* [The problem] Count how many lines in the data below include "input". Answer with the number only.

* [Materials provided]
From an optimization exercise on the open Yosys and OpenROAD flow, aimed at small area, a short achievable clock period and few clock cycles per item; shortcuts taken in it are not production practice. No functional check of the RTL was part of this run.

`design.v`:
```
module sha256_core (
    input  wire         clk,
    input  wire         rst,         
    input  wire         in_valid,
    output wire         in_ready,
    input  wire         first,       
    input  wire [511:0] block,
    output reg          out_valid,
    output wire [255:0] digest
);
    localparam [31:0] IV0 = 32'h6a09e667, IV1 = 32'hbb67ae85, IV2 = 32'h3c6ef372, IV3 = 32'ha54ff53a,
                      IV4 = 32'h510e527f, IV5 = 32'h9b05688c, IV6 = 32'h1f83d9ab, IV7 = 32'h5be0cd19;
    reg        busy;
    reg  [5:0] c;
    reg        cur_valid;    
    reg        pend;         
    reg        fill_ok;      
    reg        fr;           
    reg        frn;          
    reg        r0;           
    wire c_is0  = (c == 6'd0);
    wire c_is62 = (c == 6'd62);
    wire c_is63 = (c == 6'd63);
    wire fill   = (c[5:4] == 2'b11);
    assign in_ready = busy & c_is63 & fill_ok;
    wire   acc      = in_valid & in_ready & ~rst;
    always @(posedge clk) begin
        if (rst) begin
            busy      <= 1'b0;
            c         <= 6'd48;
            cur_valid <= 1'b0;
            pend      <= 1'b0;
            r0        <= 1'b0;
            out_valid <= 1'b0;
        end else begin
            out_valid <= busy & c_is0 & cur_valid;
            r0        <= busy & c_is0 & pend;
            if (!busy) begin
                c <= 6'd48;
                if (in_valid) begin
                    busy      <= 1'b1;
                    c         <= 6'd49;
                    cur_valid <= 1'b0;
                    pend      <= 1'b0;
                end
            end else begin
                c <= c + 6'd1;
                if (c_is63)
                    pend <= in_valid & fill_ok;
                if (c_is0) begin
                    cur_valid <= pend;
                    pend      <= 1'b0;
                    if (!pend) begin
                        busy <= 1'b0;
                        c    <= 6'd48;
                    end
                end
            end
        end
    end
    always @(posedge clk) begin
        if (c == 6'd48)
            fill_ok <= in_valid;
        else
            fill_ok <= fill_ok & in_valid;
        if (acc)
            frn <= first;
        if (busy & c_is0)
            fr <= frn;
    end
    reg [31:0] k_c;
    always @(*) begin
        case (c)
            6'd0: k_c = 32'h428a2f98;
            6'd1: k_c = 32'h71374491;
            6'd2: k_c = 32'hb5c0fbcf;
            6'd3: k_c = 32'he9b5dba5;
            6'd4: k_c = 32'h3956c25b;
            6'd5: k_c = 32'h59f111f1;
            6'd6: k_c = 32'h923f82a4;
            6'd7: k_c = 32'hab1c5ed5;
            6'd8: k_c = 32'hd807aa98;
            6'd9: k_c = 32'h12835b01;
            6'd10: k_c = 32'h243185be;
            6'd11: k_c = 32'h550c7dc3;
            6'd12: k_c = 32'h72be5d74;
            6'd13: k_c = 32'h80deb1fe;
            6'd14: k_c = 32'h9bdc06a7;
            6'd15: k_c = 32'hc19bf174;
            6'd16: k_c = 32'he49b69c1;
            6'd17: k_c = 32'hefbe4786;
            6'd18: k_c = 32'h0fc19dc6;
            6'd19: k_c = 32'h240ca1cc;
            6'd20: k_c = 32'h2de92c6f;
            6'd21: k_c = 32'h4a7484aa;
            6'd22: k_c = 32'h5cb0a9dc;
            6'd23: k_c = 32'h76f988da;
            6'd24: k_c = 32'h983e5152;
            6'd25: k_c = 32'ha831c66d;
            6'd26: k_c = 32'hb00327c8;
            6'd27: k_c = 32'hbf597fc7;
            6'd28: k_c = 32'hc6e00bf3;
            6'd29: k_c = 32'hd5a79147;
            6'd30: k_c = 32'h06ca6351;
            6'd31: k_c = 32'h14292967;
            6'd32: k_c = 32'h27b70a85;
            6'd33: k_c = 32'h2e1b2138;
            6'd34: k_c = 32'h4d2c6dfc;
            6'd35: k_c = 32'h53380d13;
            6'd36: k_c = 32'h650a7354;
            6'd37: k_c = 32'h766a0abb;
            6'd38: k_c = 32'h81c2c92e;
            6'd39: k_c = 32'h92722c85;
            6'd40: k_c = 32'ha2bfe8a1;
            6'd41: k_c = 32'ha81a664b;
            6'd42: k_c = 32'hc24b8b70;
            6'd43: k_c = 32'hc76c51a3;
            6'd44: k_c = 32'hd192e819;
            6'd45: k_c = 32'hd6990624;
            6'd46: k_c = 32'hf40e3585;
            6'd47: k_c = 32'h106aa070;
            6'd48: k_c = 32'h19a4c116;
            6'd49: k_c = 32'h1e376c08;
            6'd50: k_c = 32'h2748774c;
            6'd51: k_c = 32'h34b0bcb5;
            6'd52: k_c = 32'h391c0cb3;
            6'd53: k_c = 32'h4ed8aa4a;
            6'd54: k_c = 32'h5b9cca4f;
            6'd55: k_c = 32'h682e6ff3;
            6'd56: k_c = 32'h748f82ee;
            6'd57: k_c = 32'h78a5636f;
            6'd58: k_c = 32'h84c87814;
            6'd59: k_c = 32'h8cc70208;
            6'd60: k_c = 32'h90befffa;
            6'd61: k_c = 32'ha4506ceb;
            6'd62: k_c = 32'hbef9a3f7;
            6'd63: k_c = 32'hc67178f2;
            default: k_c = 32'h0;
        endcase
    end
    reg  [31:0] w [0:15];
    reg  [31:0] blk_word;
    always @(*) begin
        case (c[3:0])
            4'd0:  blk_word = block[511:480];
            4'd1:  blk_word = block[479:448];
            4'd2:  blk_word = block[447:416];
            4'd3:  blk_word = block[415:384];
            4'd4:  blk_word = block[383:352];
            4'd5:  blk_word = block[351:320];
            4'd6:  blk_word = block[319:288];
            4'd7:  blk_word = block[287:256];
            4'd8:  blk_word = block[255:224];
            4'd9:  blk_word = block[223:192];
            4'd10: blk_word = block[191:160];
            4'd11: blk_word = block[159:128];
            4'd12: blk_word = block[127:96];
            4'd13: blk_word = block[95:64];
            4'd14: blk_word = block[63:32];
            default: blk_word = block[31:0];
        endcase
    end
    wire [31:0] ws0   = {w[1][6:0], w[1][31:7]} ^ {w[1][17:0], w[1][31:18]} ^ (w[1] >> 3);
    wire [31:0] ws1   = {w[14][16:0], w[14][31:17]} ^ {w[14][18:0], w[14][31:19]} ^ (w[14] >> 10);
    wire [31:0] w_new = ws1 + w[9] + ws0 + w[0];
    integer i;
    always @(posedge clk) begin
        for (i = 0; i < 15; i = i + 1)
            w[i] <= w[i+1];
        w[15] <= fill ? blk_word : w_new;
    end
    reg [31:0] hv0, hv1, hv2, hv3, hv4, hv5, hv6, hv7;
    assign digest = {hv0, hv1, hv2, hv3, hv4, hv5, hv6, hv7};
    wire [31:0] hi0 = fr ? IV0 : hv0;
    wire [31:0] hi1 = fr ? IV1 : hv1;
    wire [31:0] hi2 = fr ? IV2 : hv2;
    wire [31:0] hi3 = fr ? IV3 : hv3;
    wire [31:0] hi4 = fr ? IV4 : hv4;
    wire [31:0] hi5 = fr ? IV5 : hv5;
    wire [31:0] hi6 = fr ? IV6 : hv6;
    wire [31:0] hi7 = fr ? IV7 : hv7;
    reg [31:0] a, b, cc, e, f, g, p, q;
    wire [31:0] a_in = r0 ? hi0 : a;
    wire [31:0] b_in = r0 ? hi1 : b;
    wire [31:0] c_in = r0 ? hi2 : cc;
    wire [31:0] e_in = r0 ? hi4 : e;
    wire [31:0] f_in = r0 ? hi5 : f;
    wire [31:0] g_in = r0 ? hi6 : g;
    wire [31:0] big_s0 = {a_in[1:0], a_in[31:2]} ^ {a_in[12:0], a_in[31:13]} ^ {a_in[21:0], a_in[31:22]};
    wire [31:0] big_s1 = {e_in[5:0], e_in[31:6]} ^ {e_in[10:0], e_in[31:11]} ^ {e_in[24:0], e_in[31:25]};
    wire [31:0] ch     = (e_in & f_in) ^ (~e_in & g_in);
    wire [31:0] maj    = (a_in & b_in) | (c_in & (a_in | b_in));
    wire [31:0] xe_s = q ^ big_s1 ^ ch;
    wire [31:0] xe_c = ((q & big_s1) | (q & ch) | (big_s1 & ch)) << 1;
    wire [31:0] e_new = xe_s + xe_c;
    wire [31:0] x1_s = p ^ big_s1 ^ ch;
    wire [31:0] x1_c = ((p & big_s1) | (p & ch) | (big_s1 & ch)) << 1;
    wire [31:0] x2_s = big_s0 ^ maj ^ x1_s;
    wire [31:0] x2_c = ((big_s0 & maj) | (big_s0 & x1_s) | (maj & x1_s)) << 1;
    wire [31:0] x3_s = x1_c ^ x2_s ^ x2_c;
    wire [31:0] x3_c = ((x1_c & x2_s) | (x1_c & x2_c) | (x2_s & x2_c)) << 1;
    wire [31:0] a_new = x3_s + x3_c;
    wire [31:0] hn  = c_is0 ? (frn ? IV7 : hv7) : g_in;
    wire [31:0] dn  = c_is0 ? (frn ? IV3 : hv3) : c_in;
    wire [31:0] ij0 = c_is63 ? hi0 : 32'd0;
    wire [31:0] ij4 = c_is63 ? hi4 : 32'd0;
    wire [31:0] kw  = k_c + w[0];
    always @(posedge clk) begin
        a  <= a_new;
        b  <= a_in;
        cc <= b_in;
        e  <= e_new;
        f  <= e_in;
        g  <= f_in;
        p  <= hn + kw + ij0;
        q  <= dn + hn + kw + ij4;
    end
    wire [31:0] fa_h = c_is62 ? hi3 : c_is63 ? hi2 : hi1;
    wire [31:0] fe_h = c_is62 ? hi7 : c_is63 ? hi6 : hi5;
    wire [31:0] fa_s = fa_h + a;
    wire [31:0] fe_s = fe_h + e;
    wire        upd  = busy & cur_valid;
    always @(posedge clk) begin
        if (upd & c_is62) begin hv3 <= fa_s; hv7 <= fe_s; end
        if (upd & c_is63) begin hv2 <= fa_s; hv6 <= fe_s; end
        if (upd & c_is0)  begin hv1 <= fa_s; hv5 <= fe_s; hv0 <= a_new; hv4 <= e_new; end
    end
endmodule
```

* [Completed task] 5